Портрет М. В. Скопина-Шуйского.
Около Суздаля лежали родные семье Пожарских места, здесь в Спасо-Евфимиевом монастыре были похоронены родители полководца, и, направляясь с нижегородским ополчением в Москву, он не пожалел нескольких дней, чтобы перед решающими сражениями проститься, по народному обычаю, у родных могил. В Евфимиев монастырь Пожарский делал постоянные вклады. Обо всем этом свидетельствовали документы. Предположение, что именно здесь находилась могила и самого князя, выглядело более чем правдоподобно. Вот только проверить его было нелегко: на монастырском кладбище могил семьи не существовало — вообще никаких.
Правда, ответ на эту загадку удалось найти. Как утверждали те же монастырские документы, один из местных архимандритов в приступе строительной лихорадки распорядился разобрать «палатку»-склеп Пожарских «на выстилку рундуков (отмостки) и в другие монастырские здания». Распоряжение с завидной поспешностью было выполнено, и воспоминание о месте, которое занимала «палатка», стерлось и у монахов, и у старожилов. Предстояло искать заново.
Перспектива подобных поисков не увлекла ни правительство, ни одно из официальных учреждений. Уварову вообще чудом удалось получить разрешение на вырубку части сада и ведение раскопок. Как и на какие средства — это уже было его личным делом. И вот из-под путаницы яблоневых корней, в крошеве кирпичей и земли встали 23 гробницы семьи Пожарских. Однако большинство из них были безымянными, и имя полководца не фигурировало среди названных. Оставался единственный выход — вскрытие погребений.
Подобное «святотатство» потребовало особого согласования с Синодом — другое дело, что самый склеп фактически уничтожили те же церковные власти. Новая победа Уварова оказалась едва ли не самой трудной. Тем не менее разрешение было получено, а вместе с ним создана и компетентная комиссия — как-никак речь шла о народном герое!
Гробницы были одинаковые — каменные, резные, со следами росписи синей краской, но одна выделялась пышностью и отдельно сооруженным над ней сводом. Обнаруженные в ней части боярской одежды с характерным золотым шитьем и дорогим поясом не оставляли сомнений, что принадлежала она боярину, а значит, именно Дмитрию Михайловичу. Звание боярина в Древней Руси не переходило по наследству — оно давалось за службу и оставалось личной наградой. В семье Пожарских его не имел никто, кроме полководца.
К тому же и по возрасту останки в гробнице соответствовали Пожарскому — он умер 63 лет. Решение комиссии было единогласным: могила Дмитрия Пожарского найдена. Шел 1852 год.
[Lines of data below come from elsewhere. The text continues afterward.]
--- src/rtl/vga_sync_gen.sv ---
// vga_sync_gen: 640x480 VGA timing generator with a clk-to-pixel tick divider.
// Counters, syncs and video_on are all registered and load together on each tick.
module vga_sync_gen #(
    parameter int HD       = 640,
    parameter int HF       = 16,
    parameter int HR       = 96,
    parameter int HB       = 48,
    parameter int VD       = 480,
    parameter int VF       = 10,
    parameter int VR       = 2,
    parameter int VB       = 33,
    parameter int TICK_DIV = 4
) (
    input  logic       clk,
    input  logic       reset,
    output logic       p_tick,
    output logic [9:0] pix_x,
    output logic [9:0] pix_y,
    output logic       video_on,
    output logic       hsync,
    output logic       vsync,
    output logic       frame_end
);
    localparam int DW = TICK_DIV > 1 ? $clog2(TICK_DIV) : 1;
    localparam logic [DW-1:0] DLAST = DW'(TICK_DIV - 1);
    localparam logic [9:0] HMAX = 10'(HD + HF + HR + HB - 1);
    localparam logic [9:0] VMAX = 10'(VD + VF + VR + VB - 1);
    localparam logic [9:0] HS0  = 10'(HD + HF);
    localparam logic [9:0] HS1  = 10'(HD + HF + HR - 1);
    localparam logic [9:0] VS0  = 10'(VD + VF);
    localparam logic [9:0] VS1  = 10'(VD + VF + VR - 1);
    localparam logic [9:0] HDL  = 10'(HD);
    localparam logic [9:0] VDL  = 10'(VD);

    logic [DW-1:0] div_q, div_d;
    logic [9:0]    pix_x_q, pix_x_d, pix_y_q, pix_y_d;
    logic          run_q, run_d, p_tick_q, p_tick_d, video_on_q, video_on_d;
    logic          hsync_q, hsync_d, vsync_q, vsync_d, frame_end_q, frame_end_d;
    logic          tick, adv;

    // The first tick after reset only presents (0,0); later ticks advance.
    always_comb begin
        tick        = div_q == DLAST;
        adv         = tick & run_q;
        div_d       = tick ? '0 : div_q + 1'b1;
        run_d       = run_q | tick;
        pix_x_d     = !adv ? pix_x_q : (pix_x_q == HMAX ? '0 : pix_x_q + 10'd1);
        pix_y_d     = !(adv && pix_x_q == HMAX) ? pix_y_q : (pix_y_q == VMAX ? '0 : pix_y_q + 10'd1);
        p_tick_d    = tick;
        frame_end_d = adv && pix_x_q == HMAX && pix_y_q == VMAX;
        hsync_d     = tick ? !(pix_x_d >= HS0 && pix_x_d <= HS1) : hsync_q;
        vsync_d     = tick ? !(pix_y_d >= VS0 && pix_y_d <= VS1) : vsync_q;
        video_on_d  = tick ? (pix_x_d < HDL && pix_y_d < VDL) : video_on_q;
    end

    always_ff @(posedge clk or posedge reset) begin
        if (reset) begin
            div_q       <= '0;
            run_q       <= 1'b0;
            pix_x_q     <= '0;
            pix_y_q     <= '0;
            p_tick_q    <= 1'b0;
            video_on_q  <= 1'b0;
            hsync_q     <= 1'b1;
            vsync_q     <= 1'b1;
            frame_end_q <= 1'b0;
        end else begin
            div_q       <= div_d;
            run_q       <= run_d;
            pix_x_q     <= pix_x_d;
            pix_y_q     <= pix_y_d;
            p_tick_q    <= p_tick_d;
            video_on_q  <= video_on_d;
            hsync_q     <= hsync_d;
            vsync_q     <= vsync_d;
            frame_end_q <= frame_end_d;
        end
    end

    assign p_tick    = p_tick_q;
    assign pix_x     = pix_x_q;
    assign pix_y     = pix_y_q;
    assign video_on  = video_on_q;
    assign hsync     = hsync_q;
    assign vsync     = vsync_q;
    assign frame_end = frame_end_q;
endmodule
`config.mk`:
```
export PLATFORM = sky130hd
export DESIGN_NAME = bcd_timer_ud
export DESIGN_NICKNAME = d
export VERILOG_FILES = /design/src/rtl/bcd_timer_ud.sv
export SDC_FILE = /design/constraint.sdc
export NUM_CORES = 1
export LEC_CHECK = 0
export ABC_AREA = 1
export CAP_MARGIN = 10
export CORE_AREA = 2 2 85 87
export DETAILED_ROUTE_END_ITERATION = 8
export DIE_AREA = 0 0 87 89
export GPL_TIMING_DRIVEN = 0
export PLACE_DENSITY = 0.79
export SLEW_MARGIN = 25
export SYNTH_ARGS = -nofsm -noshare
export SYNTH_HDL_FRONTEND = slang
export SYNTH_SLANG_ARGS = --single-unit
```
`constraint.sdc`:
```
create_clock -name c1khz -period 2.27 [get_ports c1khz]
set_input_delay 0.454 -clock c1khz [delete_from_list [all_inputs] [get_ports c1khz]]
set_output_delay 0.454 -clock c1khz [all_outputs]
set_load 0.01 [all_outputs]
```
Открытие — и какое! Но было что-то странное и труднообъяснимое в его обстановке. Толпы суздальчан и приезжих хлынули в Спасо-Евфимиев монастырь, и как было не поддаться впечатлению — очевидцы изумленно писали об этом, — будто народ вспоминал и чтил близко и хорошо знакомого ему человека, героя, чей образ не потускнел и не стерся за прошедшие двести с лишним лет. Зато среди историков упорно раздавались голоса, опровергавшие не открытие Уварова, но значение личности Пожарского. Появлялись труды, прямо заявлявшие, что Пожарский был «тусклой личностью», выдвинутой разрухой и «безлюдьем» Смутных лет, а не действительными талантами и заслугами. Отыскивались его военные неудачи, падали прозрачные намеки на некую личную связь с Мининым — без нее не видать бы ему руководства ополчением, — придумывались просчеты в действиях ополчения. Может быть, забытая могила — всего лишь справедливый приговор истории?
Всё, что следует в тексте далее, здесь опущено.